### src/verilog/dm_macros.svh
/*
 * Debug module constants: bus and DMI widths, SRAM depth,
 * hart timing and debug register field positions
 */
`ifndef DM_MACROS_SVH
`define DM_MACROS_SVH

`define DM_DATA_W      32
`define DM_SBADDR_W    32
`define DM_DMIADDR_W   7
`define DM_SRAM_WORDS  256
`define DM_HALT_CYCLES 4
`define DM_RESET_PC    32'h0000_1000
`define DM_CSR_DPC     12'h7b1

// DMControl
`define DM_HALTREQ_BIT      31
`define DM_RESUMEREQ_BIT    30
`define DM_DMACTIVE_BIT     0
// DMStatus
`define DM_ALLRESUMEACK_BIT 17
`define DM_ALLHALTED_BIT    9
// AbstractCS
`define DM_CMDERR_HI        10
`define DM_CMDERR_LO        8
// Command
`define DM_TRANSFER_BIT     17
`define DM_WRITE_BIT        16
`define DM_REGNO_HI         15
`define DM_REGNO_LO         0
// SBCS
`define DM_SBBUSY_BIT       21
`define DM_SBREADONADDR_BIT 20
`define DM_SBACCESS_HI      19
`define DM_SBACCESS_LO      17
`define DM_SBAUTOINC_BIT    16
`define DM_SBREADONDATA_BIT 15
`define DM_SBERROR_HI       14
`define DM_SBERROR_LO       12

`endif

### src/verilog/dm_pkg.sv
/*
 * Shared debug module types: data, address and DMI vectors,
 * DMI and system bus request structs, register map and FSM states
 */
`include "dm_macros.svh"

package dm_pkg;

  typedef logic [`DM_DATA_W-1:0]    dm_word_t;
  typedef logic [`DM_SBADDR_W-1:0]  sb_addr_t;
  typedef logic [`DM_DMIADDR_W-1:0] dmi_addr_t;

  typedef enum logic [1:0] {
    DMI_NOP   = 2'd0,
    DMI_READ  = 2'd1,
    DMI_WRITE = 2'd2
  } dmi_op_e;

  // DMI register map, only the implemented subset
  typedef enum logic [`DM_DMIADDR_W-1:0] {
    DATA0      = 7'h04,
    DMCONTROL  = 7'h10,
    DMSTATUS   = 7'h11,
    ABSTRACTCS = 7'h16,
    COMMAND    = 7'h17,
    SBCS       = 7'h38,
    SBADDRESS0 = 7'h39,
    SBDATA0    = 7'h3c
  } dm_reg_e;

  typedef struct packed {
    dmi_addr_t addr;
    dmi_op_e   op;
    dm_word_t  data;
  } dmi_req_t;

  // One system bus word access
  typedef struct packed {
    sb_addr_t addr;
    logic     we;
    dm_word_t wdata;
  } sb_req_t;

  typedef enum logic [1:0] {
    HART_RUNNING,
    HART_HALTING,
    HART_HALTED
  } hart_state_e;

  typedef enum logic [1:0] {
    SBA_IDLE,
    SBA_REQ,
    SBA_RELEASE
  } sba_state_e;

endpackage

### src/verilog/dm_sba.sv
/*
 * System bus master: takes one word request at a time and runs it
 * over the four-phase req/ack bus to the SRAM
 */
`timescale 1ns/1ps

module dm_sba (
  input  logic             clk_i,
  input  logic             rst_i,
  input  logic             start_i,
  input  dm_pkg::sb_req_t  req_i,
  output logic             busy_o,
  output logic             done_o,
  output dm_pkg::dm_word_t rdata_o,
  output logic             bus_req_o,
  output dm_pkg::sb_req_t  bus_data_o,
  input  logic             bus_ack_i,
  input  dm_pkg::dm_word_t bus_rdata_i
);

  dm_pkg::sba_state_e state_q;

  assign busy_o = (state_q != dm_pkg::SBA_IDLE);

  always_ff @(posedge clk_i) begin
    if (rst_i) begin
      state_q   <= dm_pkg::SBA_IDLE;
      bus_req_o <= 1'b0;
      done_o    <= 1'b0;
    end else begin
      done_o <= 1'b0;
      case (state_q)
        dm_pkg::SBA_IDLE: begin
          if (start_i) begin
            bus_req_o <= 1'b1;
            state_q   <= dm_pkg::SBA_REQ;
          end
        end
        dm_pkg::SBA_REQ: begin
          if (bus_ack_i) begin
            bus_req_o <= 1'b0;
            state_q   <= dm_pkg::SBA_RELEASE;
          end
        end
        dm_pkg::SBA_RELEASE: begin
          // Slave must drop ack before the next request
          if (!bus_ack_i) begin
            done_o  <= 1'b1;
            state_q <= dm_pkg::SBA_IDLE;
          end
        end
        default: state_q <= dm_pkg::SBA_IDLE;
      endcase
    end
  end

  // Request payload and read data
  always_ff @(posedge clk_i) begin
    if (state_q == dm_pkg::SBA_IDLE && start_i) bus_data_o <= req_i;
    if (state_q == dm_pkg::SBA_REQ && bus_ack_i) rdata_o <= bus_rdata_i;
  end

endmodule

### config.mk
export PLATFORM = sky130hd
export DESIGN_NAME = dm_sba
export DESIGN_NICKNAME = d
export VERILOG_FILES = /design/src/verilog/dm_pkg.sv /design/src/verilog/dm_sba.sv
export VERILOG_INCLUDE_DIRS = /design/src /design/src/verilog
export SDC_FILE = /design/constraint.sdc
export NUM_CORES = 1
export LEC_CHECK = 0
export BUFFER_PORTS_ARGS = -buffer_cell sky130_fd_sc_hd__buf_4
export CORE_MARGIN = 10
export CORE_UTILIZATION = 38
export CTS_CLUSTER_DIAMETER = 80
export DETAILED_ROUTE_END_ITERATION = 12
export HOLD_SLACK_MARGIN = 0.05
export PLACE_DENSITY = 0.72
export SLEW_MARGIN = 20
export SYNTH_ARGS = -nofsm -noshare
export SYNTH_HDL_FRONTEND = slang
export SYNTH_SLANG_ARGS = --single-unit
### constraint.sdc
create_clock -name clk_i -period 6.1 [get_ports clk_i]
set_clock_uncertainty 0.05 [all_clocks]
set_input_delay 1.83 -clock clk_i [delete_from_list [all_inputs] [get_ports clk_i]]
set_output_delay 1.83 -clock clk_i [all_outputs]
set_load 0.02 [all_outputs]
==> reports/results.tsv <==
stage	metric	value	unit
logic_synthesis	async_reset_ff_share	0	%
global_route	track_usage	13.8	%
placed_design	io_buffers	200	
logic_synthesis	ys_ff_latch	101	
global_route	grt_pass1_wl	12200	um
power	pwr-share-seq	53.3	%
power	p_sw	0.329	mW
drt	vias	1955	
critical_path	worstPathRequired	6.05	ns
power	switching_share	21.3	%
clocking	h-tree-depth	3	
die	start_util	39.6	%
power	p_int	1.22	mW
die	die_w	110	um
clocking	cts-root-buf	clkbuf_8	
power	total_power	1.55	mW
clocking	clkTransAtPathRegs	0.09	ns
global_route	grt_start_max_net_pins	39	
logic_synthesis	synth_nets	216	
logic_synthesis	yosysMostFrequentCell	edfxtp_1	
drt	wl_per_cell	20.2	um
global_route	grt_pass1_vias	2108	
logic_synthesis	synth_area_leaders	edfxtp_1, dfxtp_1, a2111oi_2	
finish	area_delta_synth_final	62.2	%
clocking	cts_buffer_depth	2	
run	cap_viol_max_count	0	
die	core-area	7810	um2
hold_path	hold_start	bus_req_o$_SDFFE_PP0P_	
critical_path	critPathKind	input pin to flop	
critical_path	cpMostUsedCell	buf_4	
drt	ant_nets	0	
finish	stdcell_area	5010	um2
drt	routed.top_layer	met4	
power	p_leak	2.09	nW
logic_synthesis	synth_top_area_cell	edfxtp_1	
drt	drt-initial-drc-count	81	
sta	hold_viol	0	
sta	drv_slew	0	
placed_design	dp_hpwl	7260	um
clocking	post-cts-setup-buffers	0	
die	io_pins	201	
global_route	grt-ovfl-total	0	
clocking	clk_latency	0.34	ns
die	rows	32	
clocking	clock_sinks	101	
logic_synthesis	avgSynthCellArea	26.9	um2
global_route	antenna_found_initial	0	
critical_path	cp_slowest_cell	nor2_4	
sta	fin_ws	2.91	ns
logic_synthesis	synth_flop_cell	edfxtp_1	
critical_path	crit_chain	buf_4 > inv_1 > nor2_4 > buf_4	
drt	wl_met2	3790	um
drt	wl_met1	3150	um
placed_design	placed_area	4750	um2
logic_synthesis	synthTopCellsByCount	edfxtp_1, dfxtp_1, inv_1	
logic_synthesis	synth_top_area_share	94.3	%
critical_path	crit_arrival	3.14	ns
logic_synthesis	ys_types	15	
power	p_comb_share	12.2	%
sta	setup_viol	0	
logic_synthesis	synth_area	3090	um2
clocking	ctsHoldBuffers	0	
drt	wirelength	8800	um
logic_synthesis	postSynthCellCount	115	
finish	fin_nets	429	
clocking	cts_made_buffers	9	
critical_path	cpPeakStageDelay	0.60	ns
sta	whs	0.461	ns
outcome	status	finished, final reports clean	
logic_synthesis	synth_seq_area_share	96.8	%
sta	finalCritPeriodShare	52.3	%
die	die_area	12100	um2
power	ir_drop	0.139	mV
drt	dr_wl_met3	1750	um
sta	fin_tns_setup	0	ns
die	die-height	110	um
hold_path	hp-class	flop to flop	
sta	max_freq	314	MHz
placed_design	post-place-ws	2.49	ns
placed_design	place_congestion	0.774	
critical_path	path_max_fanout	38	
finish	layout-drive-gt1-share	67.0	%
sta	rsz0062_at_grt	false	
sta	timing.slew.headroom	49.0	%
sta	fin_crit	3.19	ns
drt	via_per_inst	4.49	
drt	drc	0	
drt	dr.pass1.iters	4	
finish	n_antenna_cell	0	
critical_path	crit_start	start_i	
logic_synthesis	synth_edf_count	97	
clocking	cts_tree	built	
clocking	cts_resized	0	
critical_path	r2r_start	state_q[0]$_SDFFE_PP0P_	
logic_synthesis	yosysWarningCount	0	
power	power_density	308	nW/um2
power	pwr-share-clk	34.5	%
critical_path	start_kind	input pin	
critical_path	worst_setup_path_end_kind	flop	
sta	tightest_slew	0.763	ns
-- final cells by class --
| type | count | area, um2 |
|---|---|---|
| inverters | 2 | 7.51 |
| clock inverters | 7 | 143 |
| clock buffers | 9 | 124 |
| repair buffers | 202 | 1520 |
| flip-flops and latches | 101 | 2990 |
| fillers | 565 | 2790 |
| multi-input cells | 12 | 103 |
| well taps | 102 | 128 |
-- cell families (layout without fill, tap and decap cells) --
family	Yosys count	count (layout)	share of synthesized area, %
compound gates	4	4	1.05
xor+xnor	1	1	0.283
buf+inv	2	220	0.243
flops	101	101	96.8
simple gates	7	7	1.58
-- worst max-delay path, delay by kind of cell --
kind                   cells  cell delay, ns
buffers and inverters      3            0.68
AND/OR/NAND/NOR            1            0.60
-- registers in the layout, indices dropped and copies added, names as in the netlist --
| name | count |
|---|---|
| bus_req_o | 1 |
| bus_data_o | 65 |
| state_q | 2 |
| done_o | 1 |
| rdata_o | 32 |
-- metal layers --
metal	GRT usage, %	up-vias
li1	-	881
met1	15.2	892
met2	20.6	171
met3	9.69	11
met4	5.23	0
met5	0	-
-- worst paths after layout --
check | slack, ns | cells after the start | endpoint
setup / recovery | 2.91 | 4 | bus_data_o[42]$_DFFE_PP_
hold / removal | 0.46 | 2 | bus_req_o$_SDFFE_PP0P_
setup reg to reg | 3.87 | 3 | bus_data_o[42]$_DFFE_PP_
hold reg to reg | 0.46 | 2 | bus_req_o$_SDFFE_PP0P_
-- power groups by stage --
stage,Clock [mW],Combinational (mW),Sequential [mW]
2_1_floorplan,0,0.0205,0.893
3_3_place_gp,0,0.190,0.838
3_5_place_dp,0,0.193,0.840
4_1_cts,0.549,0.193,0.824
5_1_grt,0.580,0.202,0.828
6_report,0.533,0.189,0.823
-- cells in the final DEF (no fill, tap or decap), drive strengths merged --
master and instances:
a2111oi 1, a21oi 1, buf 202, bufinv 4
clkbuf 9, clkinv 1, dfxtp 4, edfxtp 97
inv 4, nor2 2, nor2b 1, nor3 1
nor3b 1, nor4b 1, o21ai 1, o21bai 1
or2 1, xnor2 1
-- through the flow --
stage / utilization [%] / instances
after floorplan: - / 115
after global placement: 60.8 / 419
after detailed placement: 60.8 / 419
after CTS: 64.2 / 435
after global routing: 64.2 / 435
final: 64.2 / 435
No activity file was read; power rests on OpenSTA's default activity.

**What you need to do:** Exactly repeat the lines from the line that contains "5_1_grt,0.580,0.202,0.828" to the end of the entries, both included, and leave out all other lines.

**Answer space:**
5_1_grt,0.580,0.202,0.828
6_report,0.533,0.189,0.823
-- cells in the final DEF (no fill, tap or decap), drive strengths merged --
master and instances:
a2111oi 1, a21oi 1, buf 202, bufinv 4
clkbuf 9, clkinv 1, dfxtp 4, edfxtp 97
inv 4, nor2 2, nor2b 1, nor3 1
nor3b 1, nor4b 1, o21ai 1, o21bai 1
or2 1, xnor2 1
-- through the flow --
stage / utilization [%] / instances
after floorplan: - / 115
after global placement: 60.8 / 419
after detailed placement: 60.8 / 419
after CTS: 64.2 / 435
after global routing: 64.2 / 435
final: 64.2 / 435
No activity file was read; power rests on OpenSTA's default activity.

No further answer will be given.